(Available data begins)

--- config.mk ---
export PLATFORM = sky130hd
export DESIGN_NAME = universal_shift_register
export DESIGN_NICKNAME = d
export VERILOG_FILES = /design/src/rtl/universal_shift_register_pkg.sv /design/src/rtl/dff_ar.sv /design/src/rtl/universal_shift_register.sv
export SDC_FILE = /design/constraint.sdc
export NUM_CORES = 1
export LEC_CHECK = 0
export ABC_AREA = 1
export ABC_CLOCK_PERIOD_IN_PS = 1700
export CAP_MARGIN = 15
export CORE_MARGIN = 1
export CORE_UTILIZATION = 47
export DETAILED_ROUTE_END_ITERATION = 8
export PLACE_DENSITY_LB_ADDON = 0.05
export SETUP_SLACK_MARGIN = 0.15
export SLEW_MARGIN = 20
export SYNTH_ARGS = -nofsm -noshare
export SYNTH_HDL_FRONTEND = slang
export SYNTH_SLANG_ARGS = --single-unit
--- constraint.sdc ---
create_clock -name clk -period 1.7 [get_ports clk]
set_input_delay 0.17 -clock clk [delete_from_list [all_inputs] [get_ports clk]]
set_output_delay 0.17 -clock clk [all_outputs]
set_load 0.005 [all_outputs]
--- src/rtl/universal_shift_register_pkg.sv ---
// Shared mode codes and serializer state encodings
// for the universal shift register datapath.
package universal_shift_register_pkg;

  typedef enum logic [1:0] {
    MODE_HOLD = 2'b00,
    MODE_SHR  = 2'b01,
    MODE_SHL  = 2'b10,
    MODE_LOAD = 2'b11
  } mode_e;

  typedef enum logic [1:0] {
    ST_IDLE  = 2'b00,
    ST_SHIFT = 2'b01,
    ST_DONE  = 2'b10
  } state_e;

endpackage

--- src/rtl/dff_ar.sv ---
// 1-bit D flip-flop, asynchronous active-low reset.
// Ports: d (data), clk, rst_n, q (stored bit).
module dff_ar (
  input  logic d,
  input  logic clk,
  input  logic rst_n,
  output logic q
);

  always_ff @(posedge clk or negedge rst_n) begin
    if (!rst_n) q <= 1'b0;
    else        q <= d;
  end

endmodule

--- src/rtl/universal_shift_register.sv ---
// Universal shift register (hold/shr/shl/load) plus a
// self-timed LSB-first serializer with busy/done status.
// Ports: clk, rst_n, mode, ser_in_r, ser_in_l, par_in,
//   start, par_out, ser_out_r, ser_out_l, busy, done.
module universal_shift_register
  import universal_shift_register_pkg::*;
#(
  parameter  int WIDTH = 8,
  localparam int CNT_W = (WIDTH > 1) ? $clog2(WIDTH) : 1
) (
  input  logic             clk,
  input  logic             rst_n,
  input  logic [1:0]       mode,
  input  logic             ser_in_r,
  input  logic             ser_in_l,
  input  logic [WIDTH-1:0] par_in,
  input  logic             start,
  output logic [WIDTH-1:0] par_out,
  output logic             ser_out_r,
  output logic             ser_out_l,
  output logic             busy,
  output logic             done
);

  localparam logic [CNT_W-1:0] LAST = CNT_W'(WIDTH - 1);

  state_e           state, state_n;
  logic [CNT_W-1:0] cnt, cnt_n;
  mode_e            op;
  logic [WIDTH-1:0] q;

  always_ff @(posedge clk or negedge rst_n) begin
    if (!rst_n) begin
      state <= ST_IDLE;
      cnt   <= '0;
      busy  <= 1'b0;
      done  <= 1'b0;
    end else begin
      state <= state_n;
      cnt   <= cnt_n;
      busy  <= (state_n == ST_SHIFT);
      done  <= (state_n == ST_DONE);
    end
  end

  // op is the datapath command for this edge;
  // the FSM overrides mode outside IDLE.
  always_comb begin
    state_n = state;
    cnt_n   = cnt;
    op      = MODE_HOLD;
    unique case (state)
      ST_IDLE: begin
        if (start) begin
          op      = MODE_LOAD;
          cnt_n   = '0;
          state_n = ST_SHIFT;
        end else begin
          op = mode_e'(mode);
        end
      end
      ST_SHIFT: begin
        if (cnt == LAST) begin
          state_n = ST_DONE;
        end else begin
          op    = MODE_SHR;
          cnt_n = cnt + 1'b1;
        end
      end
      ST_DONE: state_n = ST_IDLE;
      default: state_n = ST_IDLE;
    endcase
  end

  for (genvar i = 0; i < WIDTH; i++) begin : g_bit
    logic hi, lo, d;

    // Neighbour taps; the end bits take the fill inputs.
    if (i == WIDTH - 1) begin : g_hi_fill
      assign hi = ser_in_r;
    end else begin : g_hi_tap
      assign hi = q[i+1];
    end

    if (i == 0) begin : g_lo_fill
      assign lo = ser_in_l;
    end else begin : g_lo_tap
      assign lo = q[i-1];
    end

    always_comb begin
      d = q[i];
      unique case (op)
        MODE_HOLD: d = q[i];
        MODE_SHR:  d = hi;
        MODE_SHL:  d = lo;
        MODE_LOAD: d = par_in[i];
        default:   d = q[i];
      endcase
    end

    dff_ar u_dff (
      .d     (d),
      .clk   (clk),
      .rst_n (rst_n),
      .q     (q[i])
    );
  end

  assign par_out   = q;
  assign ser_out_r = q[0];
  assign ser_out_l = q[WIDTH-1];

endmodule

(Available data ends)

__Task to complete__
Restate the records from above exactly as they read.

__Result for this task__
--- config.mk ---
export PLATFORM = sky130hd
export DESIGN_NAME = universal_shift_register
export DESIGN_NICKNAME = d
export VERILOG_FILES = /design/src/rtl/universal_shift_register_pkg.sv /design/src/rtl/dff_ar.sv /design/src/rtl/universal_shift_register.sv
export SDC_FILE = /design/constraint.sdc
export NUM_CORES = 1
export LEC_CHECK = 0
export ABC_AREA = 1
export ABC_CLOCK_PERIOD_IN_PS = 1700
export CAP_MARGIN = 15
export CORE_MARGIN = 1
export CORE_UTILIZATION = 47
export DETAILED_ROUTE_END_ITERATION = 8
export PLACE_DENSITY_LB_ADDON = 0.05
export SETUP_SLACK_MARGIN = 0.15
export SLEW_MARGIN = 20
export SYNTH_ARGS = -nofsm -noshare
export SYNTH_HDL_FRONTEND = slang
export SYNTH_SLANG_ARGS = --single-unit
--- constraint.sdc ---
create_clock -name clk -period 1.7 [get_ports clk]
set_input_delay 0.17 -clock clk [delete_from_list [all_inputs] [get_ports clk]]
set_output_delay 0.17 -clock clk [all_outputs]
set_load 0.005 [all_outputs]
--- src/rtl/universal_shift_register_pkg.sv ---
// Shared mode codes and serializer state encodings
// for the universal shift register datapath.
package universal_shift_register_pkg;

  typedef enum logic [1:0] {
    MODE_HOLD = 2'b00,
    MODE_SHR  = 2'b01,
    MODE_SHL  = 2'b10,
    MODE_LOAD = 2'b11
  } mode_e;

  typedef enum logic [1:0] {
    ST_IDLE  = 2'b00,
    ST_SHIFT = 2'b01,
    ST_DONE  = 2'b10
  } state_e;

endpackage

--- src/rtl/dff_ar.sv ---
// 1-bit D flip-flop, asynchronous active-low reset.
// Ports: d (data), clk, rst_n, q (stored bit).
module dff_ar (
  input  logic d,
  input  logic clk,
  input  logic rst_n,
  output logic q
);

  always_ff @(posedge clk or negedge rst_n) begin
    if (!rst_n) q <= 1'b0;
    else        q <= d;
  end

endmodule

--- src/rtl/universal_shift_register.sv ---
// Universal shift register (hold/shr/shl/load) plus a
// self-timed LSB-first serializer with busy/done status.
// Ports: clk, rst_n, mode, ser_in_r, ser_in_l, par_in,
//   start, par_out, ser_out_r, ser_out_l, busy, done.
module universal_shift_register
  import universal_shift_register_pkg::*;
#(
  parameter  int WIDTH = 8,
  localparam int CNT_W = (WIDTH > 1) ? $clog2(WIDTH) : 1
) (
  input  logic             clk,
  input  logic             rst_n,
  input  logic [1:0]       mode,
  input  logic             ser_in_r,
  input  logic             ser_in_l,
  input  logic [WIDTH-1:0] par_in,
  input  logic             start,
  output logic [WIDTH-1:0] par_out,
  output logic             ser_out_r,
  output logic             ser_out_l,
  output logic             busy,
  output logic             done
);

  localparam logic [CNT_W-1:0] LAST = CNT_W'(WIDTH - 1);

  state_e           state, state_n;
  logic [CNT_W-1:0] cnt, cnt_n;
  mode_e            op;
  logic [WIDTH-1:0] q;

  always_ff @(posedge clk or negedge rst_n) begin
    if (!rst_n) begin
      state <= ST_IDLE;
      cnt   <= '0;
      busy  <= 1'b0;
      done  <= 1'b0;
    end else begin
      state <= state_n;
      cnt   <= cnt_n;
      busy  <= (state_n == ST_SHIFT);
      done  <= (state_n == ST_DONE);
    end
  end

  // op is the datapath command for this edge;
  // the FSM overrides mode outside IDLE.
  always_comb begin
    state_n = state;
    cnt_n   = cnt;
    op      = MODE_HOLD;
    unique case (state)
      ST_IDLE: begin
        if (start) begin
          op      = MODE_LOAD;
          cnt_n   = '0;
          state_n = ST_SHIFT;
        end else begin
          op = mode_e'(mode);
        end
      end
      ST_SHIFT: begin
        if (cnt == LAST) begin
          state_n = ST_DONE;
        end else begin
          op    = MODE_SHR;
          cnt_n = cnt + 1'b1;
        end
      end
      ST_DONE: state_n = ST_IDLE;
      default: state_n = ST_IDLE;
    endcase
  end

  for (genvar i = 0; i < WIDTH; i++) begin : g_bit
    logic hi, lo, d;

    // Neighbour taps; the end bits take the fill inputs.
    if (i == WIDTH - 1) begin : g_hi_fill
      assign hi = ser_in_r;
    end else begin : g_hi_tap
      assign hi = q[i+1];
    end

    if (i == 0) begin : g_lo_fill
      assign lo = ser_in_l;
    end else begin : g_lo_tap
      assign lo = q[i-1];
    end

    always_comb begin
      d = q[i];
      unique case (op)
        MODE_HOLD: d = q[i];
        MODE_SHR:  d = hi;
        MODE_SHL:  d = lo;
        MODE_LOAD: d = par_in[i];
        default:   d = q[i];
      endcase
    end

    dff_ar u_dff (
      .d     (d),
      .clk   (clk),
      .rst_n (rst_n),
      .q     (q[i])
    );
  end

  assign par_out   = q;
  assign ser_out_r = q[0];
  assign ser_out_l = q[WIDTH-1];

endmodule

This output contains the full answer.